Stored data entries
-.-.-

Source: an optimization exercise on an open RTL-to-GDS flow (aim: small area, a short achievable clock period and few clock cycles per item). Production flows keep margins and buffers that such runs may drop. The RTL was checked by simulation tests, not by an equivalence proof against the original design. Power is estimated from default activity; no workload was simulated.

--- flow/design.v ---
module can_frame_parser (
    input  wire        clk,
    input  wire        rst,
    input  wire        in_valid,
    output wire        in_ready,
    input  wire [10:0] in_id,
    input  wire [3:0]  in_dlc,
    input  wire [63:0] in_data,
    output wire        rd_valid,
    input  wire        rd_ready,
    output wire        rd_last,
    output reg  [7:0]  rd_field,
    output reg  [1:0]  rd_kind,
    output wire [16:0] rd_raw,
    output reg  [1:0]  rd_scale,
    output wire [55:0] rd_text,
    output reg  [2:0]  rd_textlen,
    output wire        tx_valid,
    output wire [10:0] tx_id,
    output wire [3:0]  tx_dlc,
    output wire [63:0] tx_data,
    output wire        done,
    output reg  [5:0]  fault_bits,
    output wire [15:0] fault_count
);
    localparam [1:0] SEL_IDLE = 2'd0, SEL_A = 2'd1, SEL_B = 2'd2, SEL_C = 2'd3;
    localparam [1:0] K_NUM = 2'd0, K_ONOFF = 2'd1, K_LABEL = 2'd2, K_TEXT = 2'd3;
    localparam [4:0] C_NONE = 5'd0,  C_DLC = 5'd1,  C_SHORT = 5'd2, C_282 = 5'd3,
                     C_381 = 5'd4,   C_382 = 5'd5,  C_481 = 5'd6,   C_PRA = 5'd7,
                     C_PRB = 5'd8,   C_PRC = 5'd9,  C_BAND = 5'd10, C_CONT = 5'd11,
                     C_OS0 = 5'd16;   
    localparam [3:0] P_NONE = 4'd0, P_282 = 4'd1, P_381 = 4'd2, P_382 = 4'd3,
                     P_481 = 4'd4, P_OS = 4'd5, P_A1 = 4'd6, P_A3 = 4'd7,
                     P_B1 = 4'd8, P_C2 = 4'd9, P_C4 = 4'd10, P_C5 = 4'd11,
                     P_C6 = 4'd12, P_C8 = 4'd13, P_C9 = 4'd14, P_C14 = 4'd15;
    reg [1:0]  sel;
    reg [3:0]  line;           
    reg        upload;
    reg        carry_valid;
    reg [7:0]  carry_byte;
    reg [15:0] fc;
    reg        busy;
    reg [2:0]  idx;
    reg [4:0]  cls;
    reg        st_id;          
    reg [3:0]  dlc;
    reg [63:0] dat;
    wire [7:0] d0 = dat[7:0],   d1 = dat[15:8],  d2 = dat[23:16], d3 = dat[31:24];
    wire [7:0] d4 = dat[39:32], d5 = dat[47:40], d6 = dat[55:48], d7 = dat[63:56];
    wire [7:0] i0 = in_data[7:0], i1 = in_data[15:8], i2 = in_data[23:16], i3 = in_data[31:24];
    reg  [4:0] in_cls;
    always @* begin
        in_cls = C_NONE;
        if (in_dlc > 4'd8)
            in_cls = C_DLC;
        else if (in_id == 11'h282)
            in_cls = (in_dlc < 4'd3) ? C_SHORT : C_282;
        else if (in_id == 11'h381)
            in_cls = (in_dlc < 4'd6) ? C_SHORT : C_381;
        else if (in_id == 11'h382)
            in_cls = (in_dlc < 4'd3) ? C_SHORT : C_382;
        else if (in_id == 11'h481)
            in_cls = (in_dlc < 4'd7) ? C_SHORT : C_481;
        else if (in_id == 11'h1c1 || in_id == 11'h1c2 || in_id == 11'h1c3) begin
            if (in_dlc >= 4'd3 && i0 == 8'h41 && i1 == 8'h3f && i2 == 8'h50)
                in_cls = C_PRA;
            else if (in_dlc >= 4'd3 && i0 == 8'h41 && i1 == 8'h0f && i2 == 8'h34)
                in_cls = C_PRB;
            else if (in_dlc >= 4'd3 && i0 == 8'h41 && i1 == 8'h1d && i2 == 8'h50)
                in_cls = C_PRC;
            else if (in_dlc >= 4'd1 && i0[7:4] == 4'h4) begin
                if (in_dlc >= 4'd4 && i0 == 8'h43 && i1 == 8'h30 && i2 == 8'h20 && i3 == 8'h01)
                    in_cls = (in_dlc < 4'd6) ? C_SHORT : C_OS0 + 5'd3;
                else if (in_dlc >= 4'd4 && i0 == 8'h43 && i1 == 8'h30 && i2 == 8'h20 && i3 == 8'h02)
                    in_cls = (in_dlc < 4'd6) ? C_SHORT : C_OS0 + 5'd4;
                else if (in_dlc >= 4'd3 && i0 == 8'h4B && i1 == 8'h10 && i2 == 8'h20)
                    in_cls = (in_dlc < 4'd6) ? C_SHORT : C_OS0 + 5'd0;
                else if (in_dlc >= 4'd3 && i0 == 8'h4B && i1 == 8'h11 && i2 == 8'h20)
                    in_cls = (in_dlc < 4'd6) ? C_SHORT : C_OS0 + 5'd1;
                else if (in_dlc >= 4'd3 && i0 == 8'h43 && i1 == 8'h20 && i2 == 8'h20)
                    in_cls = (in_dlc < 4'd6) ? C_SHORT : C_OS0 + 5'd2;
                else if (in_dlc >= 4'd3 && i0 == 8'h4F && i1 == 8'h40 && i2 == 8'h20)
                    in_cls = (in_dlc < 4'd5) ? C_SHORT : C_OS0 + 5'd5;
                else
                    in_cls = C_BAND;
            end else if (in_dlc >= 4'd1 && (i0 == 8'h00 || i0 == 8'h10))
                in_cls = C_CONT;
        end
    end
    wire dge2 = dlc >= 4'd2, dge4 = dlc >= 4'd4, dge6 = dlc >= 4'd6, dge8 = dlc >= 4'd8;
    reg [3:0] plan;
    reg       hard;
    reg [5:0] fbits;
    always @* begin
        plan  = P_NONE;
        hard  = 1'b0;
        fbits = 6'd0;
        case (cls)
            C_DLC:   begin hard = 1'b1; fbits[1] = 1'b1; end
            C_SHORT: begin hard = 1'b1; fbits[0] = 1'b1; end
            C_282:   plan = P_282;
            C_381:   plan = P_381;
            C_382:   plan = P_382;
            C_481:   begin
                plan = P_481;
                fbits[2] = d0 > 8'h0F;
                fbits[3] = d1 > 8'h1F;
            end
            C_CONT: begin
                case (sel)
                    SEL_A: begin
                        if (line == 4'd1) begin
                            if (!dge8) begin hard = 1'b1; fbits[0] = 1'b1; end
                            else plan = P_A1;
                        end else if (line == 4'd3) begin
                            if (!dge2) begin hard = 1'b1; fbits[0] = 1'b1; end
                            else plan = P_A3;
                        end
                    end
                    SEL_B: if (line == 4'd1) plan = P_B1;
                    SEL_C: begin
                        case (line)
                            4'd2: if (!dge6) begin hard = 1'b1; fbits[0] = 1'b1; end
                                  else plan = P_C2;
                            4'd4: if (!dge8) begin hard = 1'b1; fbits[0] = 1'b1; end
                                  else plan = P_C4;
                            4'd5: if (!dge8) begin hard = 1'b1; fbits[0] = 1'b1; end
                                  else begin plan = P_C5; fbits[4] = carry_valid; end
                            4'd6: if (!dge8) begin hard = 1'b1; fbits[0] = 1'b1; end
                                  else begin plan = P_C6; fbits[5] = !carry_valid; end
                            4'd7: if (!dge8) begin hard = 1'b1; fbits[0] = 1'b1; end
                                  else fbits[4] = carry_valid;
                            4'd8: if (!dge8) begin hard = 1'b1; fbits[0] = 1'b1; end
                                  else begin plan = P_C8; fbits[5] = !carry_valid; end
                            4'd9: if (!dge4) begin hard = 1'b1; fbits[0] = 1'b1; end
                                  else begin plan = P_C9; fbits[5] = !carry_valid; end
                            4'd14: if (!dge4) begin hard = 1'b1; fbits[0] = 1'b1; end
                                  else plan = P_C14;
                            default: ;
                        endcase
                    end
                    default: ;
                endcase
            end
            default: if (cls[4]) plan = P_OS;
        endcase
    end
    reg [5:0] vmask;
    reg [2:0] lastslot;
    always @* begin
        vmask    = 6'b111111;
        lastslot = 3'd0;
        case (plan)
            P_282, P_A1, P_C2, P_C4: lastslot = 3'd1;
            P_381, P_C5:             lastslot = 3'd2;
            P_481: begin lastslot = 3'd5; vmask[0] = ~fbits[2]; vmask[1] = ~fbits[3]; end
            P_C6:  begin lastslot = 3'd4; vmask[0] = carry_valid; end
            P_C8, P_C9: begin lastslot = 3'd1; vmask[0] = carry_valid; end
            default: lastslot = 3'd0;
        endcase
    end
    reg [2:0] slot;
    always @* begin
        slot = idx;
        if (slot == 3'd0 && !vmask[0]) slot = 3'd1;
        if (slot == 3'd1 && !vmask[1]) slot = 3'd2;
    end
    wire has_rd = (plan != P_NONE);
    assign rd_valid = busy && has_rd;
    assign rd_last  = (slot == lastslot);
    assign done     = busy && (!has_rd || (rd_ready && rd_last));
    assign in_ready = !busy || done;
    localparam [1:0] X_ZERO = 2'd0, X_SIGN = 2'd1, X_SEXT8 = 2'd2;
    reg [7:0] lo, hi;
    reg       sgn;      
    reg       s8;       
    always @* begin
        rd_field   = 8'd0;
        rd_kind    = K_NUM;
        rd_scale   = 2'd0;
        lo  = d0;
        hi  = 8'd0;
        sgn = 1'b0;
        s8  = 1'b0;
        case (plan)
            P_282: case (slot)
                3'd0: begin rd_field = 8'h01; lo = d0; end
                default: begin rd_field = 8'h02; lo = d1; hi = d2; sgn = 1'b1; rd_scale = 2'd2; end
            endcase
            P_381: begin
                rd_scale = 2'd2; sgn = 1'b1;
                case (slot)
                    3'd0: begin rd_field = 8'h03; lo = d0; hi = d1; end
                    3'd1: begin rd_field = 8'h04; lo = d2; hi = d3; end
                    default: begin rd_field = 8'h05; lo = d4; hi = d5; end
                endcase
            end
            P_382: begin rd_field = 8'h06; lo = d1; hi = d2; sgn = 1'b1; rd_scale = 2'd2; end
            P_481: case (slot)
                3'd0: begin rd_field = 8'h07; rd_kind = K_LABEL; lo = d0; end
                3'd1: begin rd_field = 8'h08; rd_kind = K_LABEL; lo = d1; end
                3'd2: begin rd_field = 8'h09; rd_kind = K_ONOFF; lo = {7'd0, d5[0]}; end
                3'd3: begin rd_field = 8'h0A; rd_kind = K_ONOFF; lo = {7'd0, d5[1]}; end
                3'd4: begin rd_field = 8'h0B; rd_kind = K_ONOFF; lo = {7'd0, d6[4]}; end
                default: begin rd_field = 8'h0C; rd_kind = K_ONOFF; lo = {7'd0, d6[0]}; end
            endcase
            P_OS: begin
                rd_field = {5'b10000, cls[2:0]};
                lo = d4;
                case (cls[2:0])
                    3'd0, 3'd1: begin hi = d5; sgn = 1'b1; rd_scale = 2'd2; end
                    3'd5:       ;
                    default:    hi = d5;
                endcase
            end
            P_A1: case (slot)
                3'd0: begin rd_field = 8'h10; lo = d5; rd_scale = 2'd1; end
                default: begin rd_field = 8'h11; lo = d6; hi = d7; sgn = 1'b1; rd_scale = 2'd2; end
            endcase
            P_A3: begin rd_field = 8'h12; lo = d1; s8 = 1'b1; end
            P_B1: begin rd_field = 8'h18; rd_kind = K_TEXT; end
            P_C2: begin
                sgn = 1'b1; rd_scale = 2'd2;
                case (slot)
                    3'd0: begin rd_field = 8'h20; lo = d2; hi = d3; end
                    default: begin rd_field = 8'h21; lo = d4; hi = d5; end
                endcase
            end
            P_C4: begin
                sgn = 1'b1; rd_scale = 2'd2;
                case (slot)
                    3'd0: begin rd_field = 8'h22; lo = d6; hi = d7; end
                    default: begin rd_field = 8'h23; lo = d4; hi = d5; end
                endcase
            end
            P_C5: begin
                sgn = 1'b1; rd_scale = 2'd2;
                case (slot)
                    3'd0: begin rd_field = 8'h24; lo = d1; hi = d2; end
                    3'd1: begin rd_field = 8'h25; lo = d3; hi = d4; end
                    default: begin rd_field = 8'h26; lo = d5; hi = d6; end
                endcase
            end
            P_C6: case (slot)
                3'd0: begin rd_field = 8'h27; lo = d1; hi = carry_byte; sgn = 1'b1; rd_scale = 2'd2; end
                3'd1: begin rd_field = 8'h28; lo = d2; hi = d3; end
                3'd2: begin rd_field = 8'h29; lo = d4; hi = d5; rd_scale = 2'd1; end
                3'd3: begin rd_field = 8'h2A; lo = d6; end
                default: begin rd_field = 8'h2B; lo = d7; end
            endcase
            P_C8: case (slot)
                3'd0: begin rd_field = 8'h2C; lo = d1; hi = carry_byte; rd_scale = 2'd1; end
                default: begin rd_field = 8'h2D; lo = d2; hi = d3; rd_scale = 2'd2; end
            endcase
            P_C9: begin
                rd_scale = 2'd3;
                case (slot)
                    3'd0: begin rd_field = 8'h2E; lo = d1; hi = carry_byte; end
                    default: begin rd_field = 8'h2F; lo = d2; hi = d3; end
                endcase
            end
            P_C14: begin rd_field = 8'h30; lo = d2; hi = d3; sgn = 1'b1; rd_scale = 2'd2; end
            default: ;
        endcase
    end
    assign rd_raw  = s8 ? {{9{lo[7]}}, lo} : {sgn & hi[7], hi, lo};
    assign rd_text = dat[63:8];
    integer j;
    always @* begin
        rd_textlen = 3'd0;
        for (j = 1; j < 8; j = j + 1)
            if (dat[8*j +: 8] != 8'd0 && j < dlc) rd_textlen = j[2:0];
    end
    reg       tx_req;
    reg [1:0] tx_code;        
    reg [1:0] n_sel;
    reg [3:0] n_line;
    reg       n_upload;
    reg       n_cv;
    reg       cstore;
    always @* begin
        tx_req   = 1'b0;
        tx_code  = 2'd0;
        n_sel    = sel;
        n_line   = line;
        n_upload = upload;
        n_cv     = carry_valid;
        cstore   = 1'b0;
        case (cls)
            C_PRA, C_PRB, C_PRC: begin
                n_sel    = (cls == C_PRA) ? SEL_A : (cls == C_PRB) ? SEL_B : SEL_C;
                n_line   = 4'd1;
                n_cv     = 1'b0;
                n_upload = 1'b0;
                if (st_id && cls == C_PRC) begin
                    n_upload = 1'b1;
                    tx_req   = 1'b1;
                end
            end
            C_CONT: begin
                if (sel != SEL_IDLE) begin
                    if (line != 4'd15) n_line = line + 4'd1;
                    if (sel == SEL_C) begin
                        case (line)
                            4'd5, 4'd7, 4'd8: begin n_cv = 1'b1; cstore = 1'b1; end
                            4'd6, 4'd9: n_cv = 1'b0;
                            default: ;
                        endcase
                    end
                end
                if (st_id && upload) begin
                    tx_req  = 1'b1;
                    tx_code = d0[4] ? 2'd2 : 2'd1;
                end
            end
            default: begin
                if (cls == C_BAND || cls[4]) begin
                    n_sel  = SEL_IDLE;
                    n_line = 4'd0;
                    n_cv   = 1'b0;
                end
                if (st_id) n_upload = 1'b0;
            end
        endcase
    end
    assign tx_valid = done && tx_req && !hard;
    assign tx_id    = 11'h241;
    assign tx_dlc   = 4'd8;
    assign tx_data  = {56'd0, 6'b101000, tx_code};
    wire        fault  = fbits != 6'd0;
    wire [15:0] fc_inc = (fc == 16'hFFFF) ? fc : fc + 16'd1;
    assign fault_count = fault ? fc_inc : fc;
    always @* fault_bits = fbits;
    always @(posedge clk) begin
        if (in_ready) begin
            cls   <= in_cls;
            st_id <= (in_id == 11'h1c1);
            dlc   <= in_dlc;
            dat   <= in_data;
            idx   <= 3'd0;
        end else if (rd_valid && rd_ready) begin
            idx   <= slot + 3'd1;
        end
        if (rst) begin
            busy        <= 1'b0;
            sel         <= SEL_IDLE;
            line        <= 4'd0;
            upload      <= 1'b0;
            carry_valid <= 1'b0;
            fc          <= 16'd0;
        end else begin
            if (in_ready) busy <= in_valid;
            if (done) begin
                fc <= fault_count;
                if (!hard) begin
                    sel         <= n_sel;
                    line        <= n_line;
                    upload      <= n_upload;
                    carry_valid <= n_cv;
                    if (cstore) carry_byte <= d7;
                end
            end
        end
    end
endmodule
--- flow/run.sh ---
#!/bin/bash
# synth_recipe.tcl (not shown) runs the flow's synth.tcl, then flattens the netlist and writes it again
# the make line also repeats each setting of config.mk as NAME=value (left out here)
make -C /OpenROAD-flow-scripts/flow DESIGN_CONFIG=/design/flow/config.mk WORK_HOME=/design/flow/orfs CLKGATE_MAP_FILE= SYNTH_SCRIPT=/design/flow/synth_recipe.tcl finish
--- flow/config.mk ---
export PLATFORM = sky130hd
export DESIGN_NAME = can_frame_parser
export DESIGN_NICKNAME = can_frame_parser
export VERILOG_FILES = /design/flow/design.v
export SDC_FILE = /design/flow/constraint.sdc
export NUM_CORES = 4
export LEC_CHECK = 0
export CAP_MARGIN = 20
export CORE_MARGIN = 2
export CORE_UTILIZATION = 40
export PLACE_DENSITY = 0.6
export SLEW_MARGIN = 20
--- flow/constraint.sdc ---
create_clock -name core_clock -period 6.0 [get_ports {clk}]
set_input_delay 1.2000 -clock core_clock [delete_from_list [all_inputs] [get_ports {clk}]]
set_output_delay 1.2000 -clock core_clock [all_outputs]
set_load 0.01 [all_outputs]
==> results.tsv, run 1 <==
metric	value	unit
pwr_density_cell	457.0	nW/µm²
drc	0	
use_met3	6.697	%
synthCells	1086	
cp.required	4.80	ns
synth_seq_cells	110	
period_minus_slack	6.017	ns
synth_flop_cell	edfxtp_1	
netlist_top_cells_area	edfxtp_1 27%, buf_4 6.6%, dfxtp_1 6.2%	
synth.avg_cell_area	8.351	µm²
numCtsBuffers	9	
grt_pass1_vias	9879	
drtIter0Drc	1450	
busiest_layer	met2	
core	22430	µm²
die_x	154.6	µm
start_kind	flip-flop	
critical_path_class	flip-flop to primary output	
insertion_delay	0.38	ns
cts_sinks	110	
cp_slowest_stage_delay	0.60	ns
gp_congestion	1.036	
ir_drop	0.0003126	V
synth-async-reset-ratio	0	%
portBuffers	198	
hold_path.class	flip-flop to flip-flop	
dp_hpwl	31830	µm
fmax	0.1662	GHz
critPathLaunch	dat[6]$_DFFE_PP_	
hold_ws	0.5105	ns
hold_viol	0	
grt_pass1_wl	61290	µm
first_pass_iters	6	
setup_viol	1	
syn2layout_area_growth	32.91	%
yosysMostFrequentCell	nor2_1	
pre_cts_ws	0.06821	ns
hold_buffers	0	
worstPathMaxFanout	16	
synth_top_area_share	27.15	%
die_y	154.6	µm
post_drt_via_cell_ratio	6.363	
path_buf_inv	4	
htree_levels	3	
grt_usage	33.92	%
synth-simple-area-share	22.72	%
via_count	10310	
grt_use_met2	51.06	%
yosysSeqAreaShare	33.33	%
reg2reg_from	cls[2]$_SDFFCE_PP0P_	
overflow	0	
antenna_found_initial	1	
so.violations	setup timing	
max_cap_violations	0	
grt_use_met1	47.07	%
post_synth_num_cell_types	93	
diodes	0	
cp.arrival	4.82	ns
yosys.area_share.adder	1.104	%
design.portCount	277	
synth_top_family_by_area	compound AO/OA/AOI/OAI gates	
drive_gt1_share	12.43	%
yosys_warnings	1	
min-delay-start	fc[5]$_SDFFE_PP0P_	
wl_per_cell	25.56	µm
synth_mux_area_share	2.166	%
path_cells	or4_1 -> nand2_1 -> inv_1 -> nor3_2 -> buf_4 -> nand2_1 -> buf_4 -> nand2_1 -> o211ai_1 -> a2111oi_0 -> a31oi_1 -> clkdlybuf4s50_1	
cts_root_buffer	clkbuf_16	
worst_path_most_repeated_cell	nand2_1	
start_util	40.42	%
synth_area_leader_cell	edfxtp_1	
p_leak	4.545	nW
cts_tree	done	
placementRows	55	
stdcell_area	12050	µm²
nets	1421	
cts.path.max_buffers	2	
cp-end-kind	primary output	
syn_area	9069	µm²
ant_nets	0	
die-area	23890	µm²
setup_ws	-0.01654	ns
postPlaceCellArea	11560	µm²
worst_slew_pin_slew	0.9820	ns
skew	0.01699	ns
finalWirelength	41410	µm
status	failed layout checks	
synth_edf_count	82	
rsz0062_at_grt	yes	
slew_headroom	34.33	%
clk_pin_slew	0.08	ns
synth_common_cells	90 x nor2_1, 84 x nand2_1, 82 x edfxtp_1	
finalCritPeriodShare	100.3	%
slowest_stage	or4_1	
drv_slew	0	
critical_path.top_delay_family	simple AND/OR/NAND/NOR gates	
synth_xor_area_share	1.449	%
synth-compound-area-share	28.85	%
grt_max_degree	50	
## logic make-up (layout without fill, tap and decap cells)
| family | after synthesis | count (layout) |
|---|---|---|
| simple gates | 399 | 399 |
| compound gates | 369 | 369 |
| buf+inv | 164 | 337 |
| flops | 110 | 110 |
| mux | 19 | 19 |
| xor+xnor | 15 | 15 |
| fa+ha+maj | 8 | 8 |
| other cells | 2 | 78 |
## repair_timing
item | CTS | global route
setup buffers | 6 | 1
setup endpoints to repair | 14 | 17
gates resized for setup | 10 | 25
pin swaps | 3 | 5
## sequential cells by signal (all words and copies together), names as in the netlist
name         flops
upload           1
carry_valid      1
sel              2
st_id            1
idx              3
busy             1
cls              5
carry_byte       8
dat             64
fc              16
dlc              4
line             4
## worst reg2reg max path: cells and delay by family, from the launching register on
| kind | cells | cell delay, ns |
|---|---|---|
| buf+inv | 4 | 1.45 |
| compound gates | 4 | 0.96 |
| xor+xnor | 1 | 0.24 |
| flops | 1 | 0.43 |
| simple gates | 4 | 1.39 |
## power by group
group          total, mW  switching [mW]  internal (mW)
logic               3.52            2.03           1.49
clock network      0.629           0.333          0.297
registers           1.36           0.321           1.04
total               5.51            2.68           2.83
## per-layer routing
layer | share of wire [%] | routed length [µm]
met5 | 0 | 0
met4 | 4.7 | 1964
met3 | 10 | 4316
met2 | 43 | 17880
met1 | 42 | 17250
## cell type report
cell class                      instances  area, µm²
Fill cell                            2146      10380
Multi-Input combinational cell        888       5517
Clock buffer                            9      225.2
Sequential cell                       110       3025
Tap cell                              285      356.6
Clock inverter                          7      77.57
Inverter                               30      112.6
Timing Repair Buffer                  291       2739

-.-.-

▶ _Task directions_:
Write down only how many lines of the entries above include the word "cstore".

▶ _Answer to this problem_:
4